API v3


For the exhaustive list of changes against the API v2 please refer to the Changelog.
API v2 is now deprecated and will be terminated on 31st March 2025.

Request formalities

  • All requests must be made via HTTPS.
  • All endpoint URLs begin with https://app.fakturoid.cz/api/v3.

Most endpoints require Fakturoid account name as part of the request URL as a slug parameter.

https://app.fakturoid.cz/api/v3/accounts/{slug}/invoices.json

For example if the account name is applecorp, the URL will look like this:

https://app.fakturoid.cz/api/v3/accounts/applecorp/invoices.json

List of all accounts for the current user can be obtained via current user endpoint.

Identification

All requests must have the User-Agent header with the information about the name of your application and a technical contact email so we can contact you in case something goes rogue with your API integration.

User-Agent: YourAppName (administrative@contact.com)

Requests without this header will receive 400 Bad Request error.

JSON

Unless stated otherwise, data (payload) is sent inside the request/response body as an UTF-8 encoded JSON string. Requests that send JSON payload need to have a header Content-Type: application/json.

Requests requesting a different type of response will receive 415 Unsupported Media Type error.

Authorization

Fakturoid supports OAuth 2 protocol for authorization.

Pagination

  • Pagination is used on all endpoints that return a collection of records.
  • There are 40 records per page.
  • Next page can be requested by using the page query parameter.

Error handling

Aside form 2xx success HTTP status codes, the API may also return 4xx client and 5xx server error responses. In case of an error response body always contains a JSON with the description of the error.

Error response body can have two formats. The first one is always used for 422 Unprocessable Entity responses for invalid data and occasionally for other errors as well:

{
  "errors": {
    "name": ["can't be blank"]
  }
}

It contains errors key with a map of fields an their errors. The second format is used for all other errors and always contains error key with a string code of the error and error_description with a human readable description of the error:

{
  "error": "invalid_request",
  "error_description": "Required header \"User-Agent\" is missing"
}

Read-only mode

In case of maintenance, Fakturoid API will respond with status code 503 Temporarily Unavailable. Certain search endpoints may return the same status code when they are busy.
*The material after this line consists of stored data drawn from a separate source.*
<file path="config.mk">
export PLATFORM = sky130hd
export DESIGN_NAME = fc_act_loader
export DESIGN_NICKNAME = d
export VERILOG_FILES = /design/src/rtl/fc_act_loader.sv
export SDC_FILE = /design/constraint.sdc
export NUM_CORES = 1
export LEC_CHECK = 0
export ABC_AREA = 1
export BUFFER_PORTS_ARGS = -buffer_cell sky130_fd_sc_hd__clkbuf_2
export CAP_MARGIN = 5
export CORE_AREA = 4 4 411 413
export CTS_CLUSTER_SIZE = 10
export DETAILED_ROUTE_END_ITERATION = 6
export DIE_AREA = 0 0 415 417
export GPL_TIMING_DRIVEN = 0
export HOLD_SLACK_MARGIN = 0.03
export RECOVER_POWER = 50
export SYNTH_ARGS = -nofsm -noshare
export SYNTH_HDL_FRONTEND = slang
export SYNTH_SLANG_ARGS = --single-unit
</file>
<file path="constraint.sdc">
create_clock -name clk -period 3.37 [get_ports clk]
set_input_delay 0.5055 -clock clk [delete_from_list [all_inputs] [get_ports clk]]
set_output_delay 0.5055 -clock clk [all_outputs]
set_load 0.05 [all_outputs]
</file>
`config.mk`:
```
export PLATFORM = sky130hd
export DESIGN_NAME = payload_tone_sched_flat
export DESIGN_NICKNAME = d
export VERILOG_FILES = /design/src/rtl/payload_tone_sched_if.sv /design/src/rtl/payload_tone_sched.sv /design/src/flat_wrapper.sv
export SDC_FILE = /design/constraint.sdc
export NUM_CORES = 1
export LEC_CHECK = 0
export BUFFER_PORTS_ARGS = -buffer_cell sky130_fd_sc_hd__buf_4
export CORE_ASPECT_RATIO = 1.5
export CORE_MARGIN = 5
export CORE_UTILIZATION = 53
export CTS_CLUSTER_SIZE = 30
export DETAILED_ROUTE_END_ITERATION = 8
export HOLD_SLACK_MARGIN = 0.05
export PLACE_DENSITY = 0.85
export SETUP_SLACK_MARGIN = 0.15
export SLEW_MARGIN = 20
export SYNTH_ARGS = -nofsm -noshare
export SYNTH_HDL_FRONTEND = slang
export SYNTH_SLANG_ARGS = --single-unit
export TNS_END_PERCENT = 1
```
`constraint.sdc`:
```
create_clock -name clk -period 1.68 [get_ports clk]
set_input_delay 0.252 -clock clk [delete_from_list [all_inputs] [get_ports clk]]
set_output_delay 0.252 -clock clk [all_outputs]
set_load 0.01 [all_outputs]
```
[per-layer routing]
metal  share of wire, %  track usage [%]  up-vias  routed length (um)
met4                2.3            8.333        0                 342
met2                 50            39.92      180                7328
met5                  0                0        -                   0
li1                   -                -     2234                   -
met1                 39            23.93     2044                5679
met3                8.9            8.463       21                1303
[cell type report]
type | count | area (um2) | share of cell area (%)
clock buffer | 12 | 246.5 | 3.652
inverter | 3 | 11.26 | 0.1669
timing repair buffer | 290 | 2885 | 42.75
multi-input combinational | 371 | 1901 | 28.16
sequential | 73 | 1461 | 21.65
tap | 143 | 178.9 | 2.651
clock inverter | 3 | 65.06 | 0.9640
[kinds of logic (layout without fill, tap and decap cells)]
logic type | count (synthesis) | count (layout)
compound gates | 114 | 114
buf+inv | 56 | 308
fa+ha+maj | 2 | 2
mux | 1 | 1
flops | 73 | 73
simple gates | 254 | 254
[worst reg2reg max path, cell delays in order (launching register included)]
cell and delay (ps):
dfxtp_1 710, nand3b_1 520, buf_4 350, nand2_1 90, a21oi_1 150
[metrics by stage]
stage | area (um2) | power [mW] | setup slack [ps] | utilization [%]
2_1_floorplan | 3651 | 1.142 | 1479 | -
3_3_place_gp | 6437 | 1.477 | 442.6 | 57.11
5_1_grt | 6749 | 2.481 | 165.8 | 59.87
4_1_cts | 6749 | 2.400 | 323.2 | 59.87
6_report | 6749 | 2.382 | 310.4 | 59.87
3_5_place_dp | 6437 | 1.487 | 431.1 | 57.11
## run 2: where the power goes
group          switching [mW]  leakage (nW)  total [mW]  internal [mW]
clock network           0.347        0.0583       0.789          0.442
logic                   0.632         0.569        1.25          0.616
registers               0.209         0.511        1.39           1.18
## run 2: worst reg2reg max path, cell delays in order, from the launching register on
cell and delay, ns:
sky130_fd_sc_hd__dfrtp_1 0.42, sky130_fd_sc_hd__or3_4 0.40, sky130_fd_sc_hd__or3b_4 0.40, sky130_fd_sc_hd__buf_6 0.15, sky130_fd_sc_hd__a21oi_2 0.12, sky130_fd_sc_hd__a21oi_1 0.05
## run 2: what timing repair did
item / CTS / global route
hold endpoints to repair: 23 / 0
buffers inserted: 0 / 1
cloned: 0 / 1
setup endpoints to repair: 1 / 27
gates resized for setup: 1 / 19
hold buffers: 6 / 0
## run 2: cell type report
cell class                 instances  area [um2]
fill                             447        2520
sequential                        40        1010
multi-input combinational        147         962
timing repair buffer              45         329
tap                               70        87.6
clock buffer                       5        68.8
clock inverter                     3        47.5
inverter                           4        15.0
Defensive implementation of the API

Your application should always handle errors returned by the API. In cases of a maintenance or a 5xx server error, your application should retry the request later as Fakturoid does not store the requests for the later processing.

In case of 4xx client error, your application should display the error message to the user or your integration should be updated in a way to fix the error.

Rate-limiting

In case your IP address exceeds 200 requests per minute, the server will respond with the status code 429 Too Many Requests. Please wait a few seconds and retry the request.

Blocked account

If the Fakturoid account is blocked due to an overdue invoice from Fakturoid, the server will respond with status code 402 Payment Required and the response body will contain the list of unpaid invoices.